§ To do
The span to repeat in the listing below runs from the line containing "No wires, ideal clock." to the line containing "output port bus_dout[2]", inclusive. Repeat it exactly, and only it.

§ Provided entries
## src/rtl/frac_rsp_buffer_if.sv

```systemverilog
// rtl/frac_rsp_buffer_if.sv - request/response handshake bundle for frac_rsp_buffer
interface frac_rsp_buffer_if #(
  parameter int DATA_Width = 8,
  parameter int DEPTH      = 16
);
  localparam int CW = $clog2(DEPTH + 1);

  logic                  req_valid;
  logic                  req_ready;
  logic                  mem_rd;
  logic [DATA_Width-1:0] rsp_din;
  logic [DATA_Width-1:0] dout;
  logic                  dout_valid;
  logic                  dout_ready;
  logic [CW-1:0]         count;

  // Buffer side: takes requests and source data, presents the FIFO head.
  modport slave (
    input  req_valid, rsp_din, dout_ready,
    output req_ready, mem_rd, dout, dout_valid, count
  );

  // Upstream/source/downstream side.
  modport master (
    output req_valid, rsp_din, dout_ready,
    input  req_ready, mem_rd, dout, dout_valid, count
  );
endinterface

```

## src/rtl/frac_rsp_buffer.sv

```systemverilog
// rtl/frac_rsp_buffer.sv - credit-issued read buffer for a fixed-latency source; FRAC_FLUSH_EN adds flush
module frac_rsp_buffer #(
  parameter int LATENCY    = 7,
  parameter int DATA_Width = 8,
  parameter int DEPTH      = 16
) (
  input logic clk,
  input logic rst,
  frac_rsp_buffer_if.slave bus
`ifdef FRAC_FLUSH_EN
  ,
  input logic flush
`endif
);
  localparam int PW = $clog2(DEPTH);
  localparam int CW = $clog2(DEPTH + 1);

  logic [DATA_Width-1:0] mem [DEPTH];
  logic [PW-1:0]         wr_ptr;
  logic [PW-1:0]         rd_ptr;
  logic [CW-1:0]         cnt;
  logic [CW-1:0]         credits;
  logic [LATENCY-1:0]    vld_sr;
  logic [LATENCY:0]      vld_ext;
  logic                  req_ok;
  logic                  issue;
  logic                  has_data;
  logic                  pop;
  logic                  push;

  // Bit 0 is this cycle's strobe; the top bit marks the return landing this cycle.
  assign vld_ext  = {vld_sr, issue};
  assign has_data = (cnt != '0);

`ifdef FRAC_FLUSH_EN
  assign req_ok = rst & ~flush & (credits < CW'(DEPTH));
  assign pop    = has_data & bus.dout_ready & ~flush;
  assign push   = vld_ext[LATENCY] & ~flush;
`else
  assign req_ok = rst & (credits < CW'(DEPTH));
  assign pop    = has_data & bus.dout_ready;
  assign push   = vld_ext[LATENCY];
`endif

  assign issue          = bus.req_valid & req_ok;
  assign bus.req_ready  = req_ok;
  assign bus.mem_rd     = issue;
  assign bus.dout_valid = has_data;
  assign bus.count      = cnt;
  // Empty slots may hold stale data; show zero instead.
  assign bus.dout       = has_data ? mem[rd_ptr] : '0;

  // In-flight tracker: one bit per outstanding read, shifted toward the return slot.
  always_ff @(posedge clk or negedge rst) begin
    if (!rst)
      vld_sr <= '0;
`ifdef FRAC_FLUSH_EN
    else if (flush)
      vld_sr <= '0;
`endif
    else
      vld_sr <= vld_ext[LATENCY-1:0];
  end

  // Credits count in-flight plus stored entries, so a return always finds a free slot.
  always_ff @(posedge clk or negedge rst) begin
    if (!rst)
      credits <= '0;
`ifdef FRAC_FLUSH_EN
    else if (flush)
      credits <= '0;
`endif
    else begin
      case ({issue, pop})
        2'b10:   credits <= credits + CW'(1);
        2'b01:   credits <= credits - CW'(1);
        default: credits <= credits;
      endcase
    end
  end

  // FIFO pointers and occupancy; push and pop together leave the count unchanged.
  always_ff @(posedge clk or negedge rst) begin
    if (!rst) begin
      wr_ptr <= '0;
      rd_ptr <= '0;
      cnt    <= '0;
    end
`ifdef FRAC_FLUSH_EN
    else if (flush) begin
      wr_ptr <= '0;
      rd_ptr <= '0;
      cnt    <= '0;
    end
`endif
    else begin
      if (push) wr_ptr <= wr_ptr + PW'(1);
      if (pop)  rd_ptr <= rd_ptr + PW'(1);
      case ({push, pop})
        2'b10:   cnt <= cnt + CW'(1);
        2'b01:   cnt <= cnt - CW'(1);
        default: cnt <= cnt;
      endcase
    end
  end

  // Capture the source return into the slot at the write pointer.
  always_ff @(posedge clk) begin
    if (push) mem[wr_ptr] <= bus.rsp_din;
  end

  // The credit scheme must never let a return arrive at a full FIFO.
  a_no_push_full: assert property (@(posedge clk) disable iff (!rst) !(push && cnt == CW'(DEPTH)))
    else $error("push into full FIFO");

endmodule

```

## src/flat_wrapper.sv

```systemverilog
// flat-port wrapper written by rule: the top's interface ports become plain ports
module frac_rsp_buffer_flat 
#(
  parameter int LATENCY    = 7,
  parameter int DATA_Width = 8,
  parameter int DEPTH      = 16
)
  (clk, rst, bus_req_valid, bus_rsp_din, bus_dout_ready, bus_req_ready, bus_mem_rd, bus_dout, bus_dout_valid, bus_count);
  frac_rsp_buffer_if #(.DATA_Width(DATA_Width), .DEPTH(DEPTH)) bus_i ();
  input logic clk;
  input logic rst;
  input wire logic [$bits(bus_i.req_valid)-1:0] bus_req_valid;
  input wire logic [$bits(bus_i.rsp_din)-1:0] bus_rsp_din;
  input wire logic [$bits(bus_i.dout_ready)-1:0] bus_dout_ready;
  output wire logic [$bits(bus_i.req_ready)-1:0] bus_req_ready;
  output wire logic [$bits(bus_i.mem_rd)-1:0] bus_mem_rd;
  output wire logic [$bits(bus_i.dout)-1:0] bus_dout;
  output wire logic [$bits(bus_i.dout_valid)-1:0] bus_dout_valid;
  output wire logic [$bits(bus_i.count)-1:0] bus_count;
  assign bus_i.req_valid = bus_req_valid;
  assign bus_i.rsp_din = bus_rsp_din;
  assign bus_i.dout_ready = bus_dout_ready;
  assign bus_req_ready = bus_i.req_ready;
  assign bus_mem_rd = bus_i.mem_rd;
  assign bus_dout = bus_i.dout;
  assign bus_dout_valid = bus_i.dout_valid;
  assign bus_count = bus_i.count;
  frac_rsp_buffer #(.LATENCY(LATENCY), .DATA_Width(DATA_Width), .DEPTH(DEPTH)) u_core (.clk(clk), .rst(rst), .bus(bus_i));
endmodule
```

## config.mk

```make
export PLATFORM = sky130hd
export DESIGN_NAME = frac_rsp_buffer_flat
export DESIGN_NICKNAME = d
export VERILOG_FILES = /design/src/rtl/frac_rsp_buffer_if.sv /design/src/rtl/frac_rsp_buffer.sv /design/src/flat_wrapper.sv
export SDC_FILE = /design/constraint.sdc
export NUM_CORES = 1
export LEC_CHECK = 0
export CAP_MARGIN = 5
export CORE_MARGIN = 4
export CORE_UTILIZATION = 45
export DETAILED_ROUTE_END_ITERATION = 7
export MAX_ROUTING_LAYER = met4
export RECOVER_POWER = 50
export SLEW_MARGIN = 20
export SYNTH_ARGS = -nofsm -noshare
export SYNTH_HDL_FRONTEND = slang
export SYNTH_SLANG_ARGS = --single-unit
```

## constraint.sdc

```tcl
create_clock -name clk -period 3.4 [get_ports clk]
set_input_delay 0.68 -clock clk [delete_from_list [all_inputs] [get_ports clk]]
set_output_delay 0.68 -clock clk [all_outputs]
set_load 0.02 [all_outputs]
```

### Yosys cells after proc, flatten, opt, wreduce, memory -nomap -nowiden

Memories as Yosys holds them, arrays and structs flattened.
Index checks and enable logic that the tools add are counted.

* bits in registers: 25
* RAM bits: 128
* input port bits: 12
* output and inout bits: 16
* logic and storage cells: 28
* memories: 1

* $add $sub $neg: 6
* order comparisons: 1
* eq/ne operators: 4
* muxes and demuxes: 5
* bitwise gates (word level): 3
* reduce and logical (&&, ||, !) cells: 3

Memory list
* u_core.mem: depth 16, bits a word 8, read ports 1, clocked after memory_dff 0, write ports 1, RTL line frac_rsp_buffer.sv:18 `logic [DATA_Width-1:0] mem [DEPTH];`

Operator list (number)
* case mux 5 bit (2 select lines): 2
* adder 5 x 1 -> 5 bit (second input constant): 2
* subtractor 5 x 1 -> 5 bit (second input constant): 2
* adder 4 x 1 -> 4 bit (second input constant): 2
* 2-to-1 mux 8 bit: 1
* less-than comparator 5 bit (second input constant): 1
* nonzero test 5 bit: 1
* equality test 2 x 1 -> 1 bit (second input constant): 2
* equality test 2 bit (second input constant): 2
* nonzero test 2 bit: 2
* bitwise AND 1 bit: 3
* 2-to-1 mux 1 bit: 2

### Logic depth before layout (Yosys ltp)

Gate-level depths: netlist of run 1.

* word-level depth: 5
* depth in mapped cells: 12
* mapped depth without buffers: 11

### Worst setup path after synthesis of run 1

No wires, ideal clock.

* kind: flip-flop to flip-flop
* start point: register u_core.cnt[2] (netlist: u_core.bus.count[2])
* end point: register u_core.cnt[4] (netlist: u_core.bus.count[4])
* setup time: 137 ps
* arrival time: 2857 ps
* required time: 3263 ps
* slack: 406 ps
* stages on the path, launching flop included: 13
* path buffers: 1
* period minus slack after synthesis: 2994 ps
* cell sequence: dfrtp_1 or2_1 or4_1 nand2_1 inv_1 ha_1 clkbuf_1 xor2_1 ha_1 o211ai_1 nor4_1 a311oi_1 o211ai_1

* word-level cells in the longest chain between the ends: 4
* elaborated cells on any way between the ends: 8
* those cells by class: add/sub (2); eq/ne (2); mux (1); bitwise (1); reduce/logical (2)

RTL lines
* start: declaration: RTL line frac_rsp_buffer.sv:21 `logic [CW-1:0] cnt;`
* start signal: assignment: RTL line frac_rsp_buffer.sv:100 `2'b10: cnt <= cnt + CW'(1);`
* start signal: assignment: RTL line frac_rsp_buffer.sv:101 `2'b01: cnt <= cnt - CW'(1);`
* start signal: assignment: RTL line frac_rsp_buffer.sv:102 `default: cnt <= cnt;`
* nonzero test 5 bit *: RTL line frac_rsp_buffer.sv:33 `assign has_data = (cnt != '0);`
* bitwise AND 1 bit *: RTL line frac_rsp_buffer.sv:41 `assign pop = has_data & bus.dout_ready;`
* net u_core.pop: RTL line frac_rsp_buffer.sv:28 `logic pop;`
* equality test 2 x 1 -> 1 bit / equality test 2 bit (equally long branches): RTL line frac_rsp_buffer.sv:99 `case ({push, pop})`
* case mux 5 bit (2 select lines) / nonzero test 2 bit (equally long branches)

Mark *: on every way through the listed nets, which the timed path passes. The rest lies on a longest branch.
A chain may end at the register's enable or synchronous reset.

### Final worst setup path of run 1

* start point: register u_core.rd_ptr[1]
* end point: output port bus_dout[2]

* word-level cells in the longest chain between the ends: 2

RTL lines
* start: declaration: RTL line frac_rsp_buffer.sv:20 `logic [PW-1:0] rd_ptr;`
* start signal: assignment: RTL line frac_rsp_buffer.sv:98 `if (pop) rd_ptr <= rd_ptr + PW'(1);`
* memory (16 x 8 bit)
* 2-to-1 mux 8 bit: RTL line frac_rsp_buffer.sv:51 `assign bus.dout = has_data ? mem[rd_ptr] : '0;`
* end: declaration: RTL line flat_wrapper.sv:17 `output wire logic [$bits(bus_i.dout)-1:0] bus_dout;`

No other way between the ends.

==> results by group, run 1 <==
Pwr
  – Peak supply drop: 0.458 mV
  – Static Leak: 2.62 nW
  – Power consumption: 6.36 mW
  – Reg power frac: 38.1%
  – Comb power frac: 30.2%
  – Sw power: 1.90 mW
  – Sw Share: 29.9%
  – Power share of the clock group: 31.7%
  – P per Cell Area: 851 nW/um2
  – Internal: 4.45 mW

Synth
  – Post-synth EDFFs: 128
  – Synth Area per Inst: 18.4 um2
  – Sequential fraction of the synthesis area: 69.4%
  – Share of the synthesized area in the top cell type: 59.7%
  – Post-synth top area cell: edfxtp_1
  – Synthesized net count: 374
  – Post-Synthesis Cell Area: 6440 um2
  – Most used DFF post-synth: edfxtp_1
  – Most area-consuming cells after synthesis: edfxtp_1 60%, dfrtp_1 9.7%, mux4_2 8.0%, mux4_1 3.7%, ha_1 2.3%
  – Warnings, synthesis: 0
  – Mapped Cells: 350
  – Post-synth ARST share: 16.3%
  – Library cells used by synthesis: 44
  – Yosys reg bits: 153

Placed design
  – GPL Wtd Cong: 0.763
  – Post-DP Area: 6850 um2
  – IO buf count: 27
  – Dpl ws: 0.284 ns
  – DP HPWL: 7740 um

Floorplan
  – Top Ports: 28
  – Initial Util: 46.2%
  – Chip Width: 128 um
  – Core ar.: 13900 um2
  – Area of the die: 16300 um2
  – Die Ht: 128 um
  – Std cell rows: 43

STA
  – Final Skew: 0.00431 ns
  – Fin worst setup slack: 0.198 ns
  – Worst-margin pin slew: 1.37 ns
  – Total Neg Setup Slack: 0 ns
  – Final Setup Violations: 0
  – Final period util: 94.2%
  – RSZ-0062 raised after global routing: false
  – Max_slew headroom: 8.68%
  – Fmax: 0.312 GHz
  – Slew Viols, Final: 0
  – Crit path time final: 3.20 ns
  – Final hold violations: 0

Critical path
  – Worst EP arrival: 2.52 ns
  – Critical path depth: 6
  – Slowest-stage cell, CP: mux4_1
  – CP Cell Sequence: buf_12 > mux4_1 > mux2_2 > o21ai_1 > a21oi_1 > dlygate4sd2_1
  – Max Fanout on Critical Path: 21
  – CP bufs+invs: 2
  – CP required: 2.72 ns
  – Startpoint Class: flop
  – Max incr delay on CP: 0.56 ns
  – Worst Path Class, Setup: flop to output pin
  – FF-to-FF path depth: 11
  – Crit end category: output pin
  – CP top delay family: multiplexers

Global routing
  – Global Route Usage Sum: 17.2%
  – Largest net degree at the start of global routing: 26
  – Total gr overflow: 0
  – First-pass GRT wire length: 19700 um
  – Number of global-route vias before repair: 3317
  – Initial antenna violation count: 0

CTS
  – H-tree depth: 4
  – TritonCTS clock tree: done
  – Hold_buf cts: 0
  – Reg clk slew, reported paths: 0.06 ns
  – Skew-Pair Late Insertion Delay: 0.41 ns
  – CTS buffer count: 17
  – Clock Path Buffers: 2
  – CTS root buffer: clkbuf_16
  – Clock sinks: 153
  – Post CTS Setup Buffer Count: 0

Hold path
  – Hold Path Depth: 0
  – Worst min path class: flop to flop

Cells and area
  – Area grow syn2layout: 16.1%
  – Ant diodes: 0
  – Share of post-route cells with drive strength above 1: 17.3%
  – Fill cell count: 1057
  – Fin area: 7470 um2
  – Final nets: 411
  – Post-layout util: 53.6%
  – Area of all sequential standard cells: 4470 um2
  – Multi-input combinational cell area: 1770 um2

Routing
  – Detailed Route WL: 12300 um
  – Antenna-violating nets left: 0
  – Remaining DRCs: 0
  – WL per Instance: 21.3 um
  – Avg Vias per Cell: 5.52
  – Pre-antenna DRT Iters: 4
  – Initial DRC count: 231
  – DR vias: 3195

Outcome
  – Status: completed

Flow run
  – Max-cap violation count: 0
==> sequential cells by signal, indices dropped and copies added, names as in the netlist <==
register          flops
u_core.rd_ptr         4
u_core.credits        5
u_core.bus.count      5
u_core.vld_sr         7
u_core.wr_ptr         4
u_core.mem          128
==> worst register-to-register path: stages (launching register included) <==
cell	delay [ns]
dfrtp_1	0.45
or2_1	0.26
or4_1	0.44
nand2_1	0.15
inv_1	0.11
ha_1	0.35
xor2_1	0.22
ha_1	0.22
o211ai_1	0.22
nor4_1	0.07
a311oi_1	0.27
o211ai_1	0.12
==> synthesized netlist by cell type (3+ instances only) <==
cell        n
edfxtp_1  128
dfrtp_1    25
mux4_2     23
ha_1       12
a21oi_1    11
nand2_1    10
o21ai_1    10
and2_1      9
mux4_1      9
mux2_2      8
mux2i_1     8
nor2_1      8
xnor2_1     8
xor2_1      8
nand3_1     7
and3_1      6
clkbuf_1    6
inv_1       5
nor3_1      4
buf_12      3
buf_2       3
buf_6       3
mux2_1      3
nor2b_1     3
o21ai_0     3
==> cell type report <==
cell class                 instances  share of cell area [%]
inverter                           6                   0.301
clock buffer                      19                    5.79
tap                              180                    3.01
multi-input combinational        172                    23.7
timing repair buffer              37                    4.75
clock inverter                    12                    2.66
sequential                       153                    59.8
==> placed cells by master (no fill, tap or decap), types with 7 or more instances in the layout <==
cell type	count
clkdlybuf4s50_1	10
mux2i_1	8
and2_1	9
buf_4	7
nor2_1	8
dlygate4sd3_1	9
nand3_1	7
mux4_2	23
o21ai_1	10
mux4_1	9
clkbuf_16	17
nand2_1	10
dfrtp_1	25
a21oi_1	11
edfxtp_1	128
ha_1	12
xor2_1	8
xnor2_1	8
mux2_2	8
==> worst paths after layout <==
check                                     from                   to  slack [ns]
hold reg to reg               u_core.vld_sr[1]     u_core.vld_sr[2]        0.35
setup reg to reg           u_core.bus.count[2]  u_core.bus.count[4]        0.38
setup / recovery              u_core.rd_ptr[1]          bus_dout[2]        0.20
hold / removal                u_core.vld_sr[1]     u_core.vld_sr[2]        0.35
max in group asynchronous                  rst     u_core.rd_ptr[1]        1.47
min in group asynchronous                  rst     u_core.vld_sr[1]        1.13
==> per-layer routing <==
metal,wire (um),vias to the layer above,global-route usage (%)
met3,548,13,3.89
met1,5470,1648,23.0
li1,-,1466,-
met5,0,-,-
met4,207,0,6.93
met2,6080,68,25.9
==> cell families (layout without fill, tap and decap cells) <==
logic type	count (synthesis)	in the layout	share of synthesized area [%]
flops	153	153	69.4
simple gates	59	59	5.05
mux	51	51	14.9
compound gates	34	34	3.05
buf+inv	25	74	3.07
xor+xnor	16	16	2.18
fa+ha+maj	12	12	2.33
==> timing repair <==
action,in CTS,in global routing
pin swaps,0,0
gates resized for setup,7,2
setup endpoints to repair,8,2
gates cloned,0,0
==> power groups by stage <==
| stage | Clock [mW] | Combinational [mW] | Sequential [mW] |
|---|---|---|---|
| 6_report | 2.01 | 1.92 | 2.42 |
| 3_3_place_gp | 0 | 2.00 | 2.46 |
| 4_1_cts | 2.05 | 1.97 | 2.43 |
| 2_1_floorplan | 0 | 1.50 | 2.40 |
| 5_1_grt | 2.12 | 2.11 | 2.46 |
| 3_5_place_dp | 0 | 2.00 | 2.46 |
==> through the flow <==
step           instances  hold slack [ns]
6_report             579            0.349
5_1_grt              579            0.362
4_1_cts              579            0.351
3_5_place_dp         548            0.335
3_3_place_gp         548            0.333
2_1_floorplan        350            0.331
Note: power is estimated with default switching activity, not from simulation.
==> run 2, diff against run 1 <==
--- a/config.mk
+++ b/config.mk
@@ -5,6 +5,7 @@
 export SDC_FILE = /design/constraint.sdc
 export NUM_CORES = 1
 export LEC_CHECK = 0
+export ABC_AREA = 1
 export CAP_MARGIN = 5
 export CORE_MARGIN = 4
 export CORE_UTILIZATION = 45
==> run 2 against run 1 <==
  * Cell area grew 0.25%
  * Die area grew 1.3%
  * Hold slack lost 0.0046 ns
  * Total power grew 4.1%
  * Sequential share of layout area shrank 0.13 points
  * Via count grew 34%
  * Clock skew grew 0.00050 ns
  * Synthesized cell count grew 67%
  * First-iteration DRC count grew 46%
  * Largest power group is now combinational cells
  * Highest routed layer unchanged
==> results by group, run 2 <==
Pwr
  – P per Cell Area: 884 nW/um2
  – Comb power frac: 36.7%
  – Static Leak: 2.92 nW
  – Sw Share: 36.0%
  – Power consumption: 6.62 mW
  – Power share of the clock group: 27.7%
  – Peak supply drop: 0.520 mV
  – Internal: 4.24 mW
  – Sw power: 2.38 mW
  – Reg power frac: 35.5%

Hold path
  – Hold Path Sink: u_core.vld_sr[5]
  – Hold Path Depth: 0
  – Origin of the worst min-delay path: u_core.vld_sr[4]
  – Worst min path class: flop to flop

Placed design
  – DP HPWL: 8750 um
  – GPL Wtd Cong: 0.815
  – Post-DP Area: 6910 um2
  – IO buf count: 27

Synth
  – Post-Synthesis Cell Area: 6530 um2
  – Warnings, synthesis: 0
  – Dominant cell by count in the synthesized netlist: nand2_1
  – Share of the synthesized area in the top cell type: 58.9%
  – Most used DFF post-synth: edfxtp_1
  – Synthesized net count: 610
  – Post-synth ARST share: 16.3%
  – Post-synth top area cell: edfxtp_1
  – Synth Area per Inst: 11.1 um2
  – Most area-consuming cells after synthesis: edfxtp_1 59%, nand2_1 12%, dfrtp_1 9.6%, nand3_1 8.4%, ha_1 2.3%
  – Most common library cells after synthesis: 204 x nand2_1, 128 x edfxtp_1, 109 x nand3_1, 25 x dfrtp_1, 22 x nor2_1
  – Post-synth EDFFs: 128
  – Yosys reg bits: 153
  – Library cells used by synthesis: 23
  – Sequential fraction of the synthesis area: 68.5%
  – Mapped Cells: 586

STA
  – Final Setup Violations: 0
  – Worst-margin pin slew: 1.48 ns
  – Slew Viols, Final: 0
  – RSZ-0062 raised after global routing: false
  – Final hold violations: 0
  – Final period util: 93.3%
  – Max_slew headroom: 1.60%
  – Crit path time final: 3.17 ns
  – Fmax: 0.315 GHz
  – Final Skew: 0.00481 ns
  – Total Neg Setup Slack: 0 ns

Critical path
  – Max incr delay on CP: 0.66 ns
  – Worst EP arrival: 2.49 ns
  – Startpoint Class: flop
  – CP required: 2.72 ns
  – CP top delay family: buffers and inverters
  – Slowest-stage cell, CP: clkdlybuf4s50_1
  – Worst Path Class, Setup: flop to output pin
  – R2r setup slk: 0.85 ns
  – Max Fanout on Critical Path: 66
  – Crit end category: output pin
  – R2r endpoint: u_core.bus.count[4]
  – FF-to-FF path depth: 12
  – CP bufs+invs: 2
  – CP Cell Sequence: buf_12 > nand2_1 > nand3_1 > nand3_1 > nand2_1 > nand2_1 > a21oi_1 > clkdlybuf4s50_1
  – Top cell by count, worst path: nand2_1
  – Setup crit start: u_core.rd_ptr[0]
  – R2R Path Start: u_core.bus.count[0]

Cells and area
  – Fill cell count: 1181
  – Max reg flops: 128
  – Most flops, register: u_core.mem
  – Area grow syn2layout: 14.8%
  – Commonest non-fill, non-tap cell in the layout: nand2_1
  – Area of all sequential standard cells: 4470 um2
  – Multi-input combinational cell area: 1790 um2
  – Biggest regs: u_core.mem: 128 flops, u_core.vld_sr: 7 flops
  – Fin area: 7490 um2
  – Final nets: 635
  – Most frequent cells in the layout: 204 x nand2_1, 128 x edfxtp_1, 109 x nand3_1, 24 x dfrtp_1, 22 x nor2_1
  – Share of post-route cells with drive strength above 1: 6.41%

Routing
  – Antenna-violating nets left: 0
  – DR vias: 4271
  – Avg Vias per Cell: 5.31
  – Detailed Route WL: 14100 um
  – WL per Instance: 17.5 um
  – Initial DRC count: 337
  – Remaining DRCs: 0
  – Pre-antenna DRT Iters: 7

Global routing
  – Total gr overflow: 0
  – First-pass GRT wire length: 22500 um
  – Global Route Usage Sum: 18.8%
  – Number of global-route vias before repair: 4204
  – Initial antenna violation count: 1
  – Largest net degree at the start of global routing: 67

CTS
  – TritonCTS clock tree: done
  – Post CTS Setup Buffer Count: 0
  – CTS root buffer: clkbuf_16
  – CTS buffer count: 17
  – Clock Path Buffers: 2
  – Reg clk slew, reported paths: 0.05 ns
  – Cts repair resizes: 0
  – H-tree depth: 4
  – Clock sinks: 153
  – Skew-Pair Late Insertion Delay: 0.42 ns
  – Hold_buf cts: 0

Floorplan
  – Die Ht: 128 um
  – Initial Util: 46.5%
  – Std cell rows: 43
  – Chip Width: 128 um
  – Top Ports: 28
  – Area of the die: 16500 um2
  – Core ar.: 14000 um2

Outcome
  – Status: completed

Flow run
  – Max-cap violation count: 0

§ Problem solution
No wires, ideal clock.

* kind: flip-flop to flip-flop
* start point: register u_core.cnt[2] (netlist: u_core.bus.count[2])
* end point: register u_core.cnt[4] (netlist: u_core.bus.count[4])
* setup time: 137 ps
* arrival time: 2857 ps
* required time: 3263 ps
* slack: 406 ps
* stages on the path, launching flop included: 13
* path buffers: 1
* period minus slack after synthesis: 2994 ps
* cell sequence: dfrtp_1 or2_1 or4_1 nand2_1 inv_1 ha_1 clkbuf_1 xor2_1 ha_1 o211ai_1 nor4_1 a311oi_1 o211ai_1

* word-level cells in the longest chain between the ends: 4
* elaborated cells on any way between the ends: 8
* those cells by class: add/sub (2); eq/ne (2); mux (1); bitwise (1); reduce/logical (2)

RTL lines
* start: declaration: RTL line frac_rsp_buffer.sv:21 `logic [CW-1:0] cnt;`
* start signal: assignment: RTL line frac_rsp_buffer.sv:100 `2'b10: cnt <= cnt + CW'(1);`
* start signal: assignment: RTL line frac_rsp_buffer.sv:101 `2'b01: cnt <= cnt - CW'(1);`
* start signal: assignment: RTL line frac_rsp_buffer.sv:102 `default: cnt <= cnt;`
* nonzero test 5 bit *: RTL line frac_rsp_buffer.sv:33 `assign has_data = (cnt != '0);`
* bitwise AND 1 bit *: RTL line frac_rsp_buffer.sv:41 `assign pop = has_data & bus.dout_ready;`
* net u_core.pop: RTL line frac_rsp_buffer.sv:28 `logic pop;`
* equality test 2 x 1 -> 1 bit / equality test 2 bit (equally long branches): RTL line frac_rsp_buffer.sv:99 `case ({push, pop})`
* case mux 5 bit (2 select lines) / nonzero test 2 bit (equally long branches)

Mark *: on every way through the listed nets, which the timed path passes. The rest lies on a longest branch.
A chain may end at the register's enable or synchronous reset.

### Final worst setup path of run 1

* start point: register u_core.rd_ptr[1]
* end point: output port bus_dout[2]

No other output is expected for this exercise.